* Task prompt *
In the listing below, print exactly the lines from the first through the one that contains "max in group".

* Extracted material *
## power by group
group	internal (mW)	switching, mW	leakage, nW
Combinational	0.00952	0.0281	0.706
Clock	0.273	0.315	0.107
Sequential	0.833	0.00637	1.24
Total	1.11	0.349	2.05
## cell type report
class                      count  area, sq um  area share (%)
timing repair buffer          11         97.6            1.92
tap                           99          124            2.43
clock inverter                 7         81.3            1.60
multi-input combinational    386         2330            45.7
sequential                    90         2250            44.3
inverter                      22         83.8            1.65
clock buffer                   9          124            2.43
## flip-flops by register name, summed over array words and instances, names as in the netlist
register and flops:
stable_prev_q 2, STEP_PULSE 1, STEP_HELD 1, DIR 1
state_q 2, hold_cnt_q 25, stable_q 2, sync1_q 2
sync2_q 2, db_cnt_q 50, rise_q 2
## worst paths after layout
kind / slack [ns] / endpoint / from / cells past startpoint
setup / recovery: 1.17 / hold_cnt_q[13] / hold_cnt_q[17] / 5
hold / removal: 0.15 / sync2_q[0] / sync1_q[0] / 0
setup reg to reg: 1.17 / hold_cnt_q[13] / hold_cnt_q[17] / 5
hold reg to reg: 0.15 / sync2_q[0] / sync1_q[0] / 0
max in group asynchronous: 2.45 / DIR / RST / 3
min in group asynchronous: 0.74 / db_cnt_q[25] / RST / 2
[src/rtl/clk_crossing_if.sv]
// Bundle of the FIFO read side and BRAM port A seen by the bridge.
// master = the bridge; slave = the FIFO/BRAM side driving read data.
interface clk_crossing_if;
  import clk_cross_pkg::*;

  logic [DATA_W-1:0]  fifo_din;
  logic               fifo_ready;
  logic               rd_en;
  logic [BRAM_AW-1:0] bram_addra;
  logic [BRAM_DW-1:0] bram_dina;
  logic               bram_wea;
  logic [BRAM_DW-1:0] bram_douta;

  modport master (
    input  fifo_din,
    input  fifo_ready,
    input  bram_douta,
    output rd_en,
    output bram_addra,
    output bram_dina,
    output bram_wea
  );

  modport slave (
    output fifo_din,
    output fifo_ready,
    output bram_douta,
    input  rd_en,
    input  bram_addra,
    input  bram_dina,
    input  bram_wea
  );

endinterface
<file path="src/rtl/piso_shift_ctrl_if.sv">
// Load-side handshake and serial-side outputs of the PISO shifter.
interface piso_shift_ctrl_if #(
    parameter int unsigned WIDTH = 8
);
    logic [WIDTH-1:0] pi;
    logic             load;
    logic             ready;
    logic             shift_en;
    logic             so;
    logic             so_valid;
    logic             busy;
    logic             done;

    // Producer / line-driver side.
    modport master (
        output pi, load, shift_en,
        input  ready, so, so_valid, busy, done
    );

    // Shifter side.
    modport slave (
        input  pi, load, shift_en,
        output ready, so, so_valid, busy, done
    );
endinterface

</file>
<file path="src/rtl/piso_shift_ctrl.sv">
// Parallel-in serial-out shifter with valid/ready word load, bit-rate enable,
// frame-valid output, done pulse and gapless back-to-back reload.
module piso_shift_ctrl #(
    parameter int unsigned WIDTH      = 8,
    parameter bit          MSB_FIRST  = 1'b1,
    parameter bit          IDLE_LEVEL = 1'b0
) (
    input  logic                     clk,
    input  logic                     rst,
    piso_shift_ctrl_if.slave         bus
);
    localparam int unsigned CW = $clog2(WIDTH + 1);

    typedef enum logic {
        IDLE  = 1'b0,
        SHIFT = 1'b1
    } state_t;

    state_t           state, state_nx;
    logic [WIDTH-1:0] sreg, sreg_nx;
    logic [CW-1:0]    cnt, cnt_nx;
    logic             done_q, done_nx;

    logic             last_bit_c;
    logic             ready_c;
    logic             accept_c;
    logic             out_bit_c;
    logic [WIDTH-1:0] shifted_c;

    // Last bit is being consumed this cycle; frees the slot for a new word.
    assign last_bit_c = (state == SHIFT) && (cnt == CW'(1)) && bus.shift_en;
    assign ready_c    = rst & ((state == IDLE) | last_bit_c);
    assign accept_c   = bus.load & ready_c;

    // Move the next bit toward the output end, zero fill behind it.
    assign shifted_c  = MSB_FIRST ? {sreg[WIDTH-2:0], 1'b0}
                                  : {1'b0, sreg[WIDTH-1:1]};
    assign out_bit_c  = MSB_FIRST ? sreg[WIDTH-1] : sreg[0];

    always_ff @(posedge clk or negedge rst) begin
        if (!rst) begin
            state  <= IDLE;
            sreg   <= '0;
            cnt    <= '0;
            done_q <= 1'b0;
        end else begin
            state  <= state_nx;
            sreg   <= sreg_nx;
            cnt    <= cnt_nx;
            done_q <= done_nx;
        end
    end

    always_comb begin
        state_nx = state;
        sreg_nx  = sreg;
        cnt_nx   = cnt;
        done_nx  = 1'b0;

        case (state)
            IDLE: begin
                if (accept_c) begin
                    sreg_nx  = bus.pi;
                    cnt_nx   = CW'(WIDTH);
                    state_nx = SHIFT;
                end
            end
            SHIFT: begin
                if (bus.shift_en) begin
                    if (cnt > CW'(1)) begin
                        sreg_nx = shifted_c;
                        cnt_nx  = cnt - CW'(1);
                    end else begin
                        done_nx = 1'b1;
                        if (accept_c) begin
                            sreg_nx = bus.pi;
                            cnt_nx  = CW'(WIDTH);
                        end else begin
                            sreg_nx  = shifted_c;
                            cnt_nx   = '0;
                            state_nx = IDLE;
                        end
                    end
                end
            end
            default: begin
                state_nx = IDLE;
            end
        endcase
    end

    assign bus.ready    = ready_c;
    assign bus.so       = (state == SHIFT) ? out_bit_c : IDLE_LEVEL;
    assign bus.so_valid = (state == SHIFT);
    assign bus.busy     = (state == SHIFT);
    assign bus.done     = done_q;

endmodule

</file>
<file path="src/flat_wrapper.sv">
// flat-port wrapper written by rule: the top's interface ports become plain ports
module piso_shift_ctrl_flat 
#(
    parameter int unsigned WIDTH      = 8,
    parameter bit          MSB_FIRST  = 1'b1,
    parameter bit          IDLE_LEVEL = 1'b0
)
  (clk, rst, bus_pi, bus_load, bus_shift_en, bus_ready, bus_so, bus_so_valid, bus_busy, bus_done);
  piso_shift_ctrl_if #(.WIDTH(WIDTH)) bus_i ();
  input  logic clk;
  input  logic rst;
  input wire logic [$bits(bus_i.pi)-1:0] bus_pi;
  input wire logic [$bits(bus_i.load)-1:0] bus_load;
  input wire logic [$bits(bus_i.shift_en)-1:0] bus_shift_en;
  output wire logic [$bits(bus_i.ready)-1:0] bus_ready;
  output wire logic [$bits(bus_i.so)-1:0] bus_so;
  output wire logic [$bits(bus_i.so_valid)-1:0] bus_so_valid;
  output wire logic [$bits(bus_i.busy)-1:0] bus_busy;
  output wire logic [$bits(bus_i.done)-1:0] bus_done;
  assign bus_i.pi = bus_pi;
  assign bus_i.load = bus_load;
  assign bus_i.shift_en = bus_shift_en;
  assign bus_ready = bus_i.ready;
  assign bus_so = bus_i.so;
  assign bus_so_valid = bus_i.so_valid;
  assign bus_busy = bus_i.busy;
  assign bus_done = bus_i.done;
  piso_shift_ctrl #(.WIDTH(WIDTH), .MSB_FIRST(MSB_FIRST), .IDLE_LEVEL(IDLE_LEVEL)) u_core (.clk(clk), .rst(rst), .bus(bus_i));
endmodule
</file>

* Expected output *
## power by group
group	internal (mW)	switching, mW	leakage, nW
Combinational	0.00952	0.0281	0.706
Clock	0.273	0.315	0.107
Sequential	0.833	0.00637	1.24
Total	1.11	0.349	2.05
## cell type report
class                      count  area, sq um  area share (%)
timing repair buffer          11         97.6            1.92
tap                           99          124            2.43
clock inverter                 7         81.3            1.60
multi-input combinational    386         2330            45.7
sequential                    90         2250            44.3
inverter                      22         83.8            1.65
clock buffer                   9          124            2.43
## flip-flops by register name, summed over array words and instances, names as in the netlist
register and flops:
stable_prev_q 2, STEP_PULSE 1, STEP_HELD 1, DIR 1
state_q 2, hold_cnt_q 25, stable_q 2, sync1_q 2
sync2_q 2, db_cnt_q 50, rise_q 2
## worst paths after layout
kind / slack [ns] / endpoint / from / cells past startpoint
setup / recovery: 1.17 / hold_cnt_q[13] / hold_cnt_q[17] / 5
hold / removal: 0.15 / sync2_q[0] / sync1_q[0] / 0
setup reg to reg: 1.17 / hold_cnt_q[13] / hold_cnt_q[17] / 5
hold reg to reg: 0.15 / sync2_q[0] / sync1_q[0] / 0
max in group asynchronous: 2.45 / DIR / RST / 3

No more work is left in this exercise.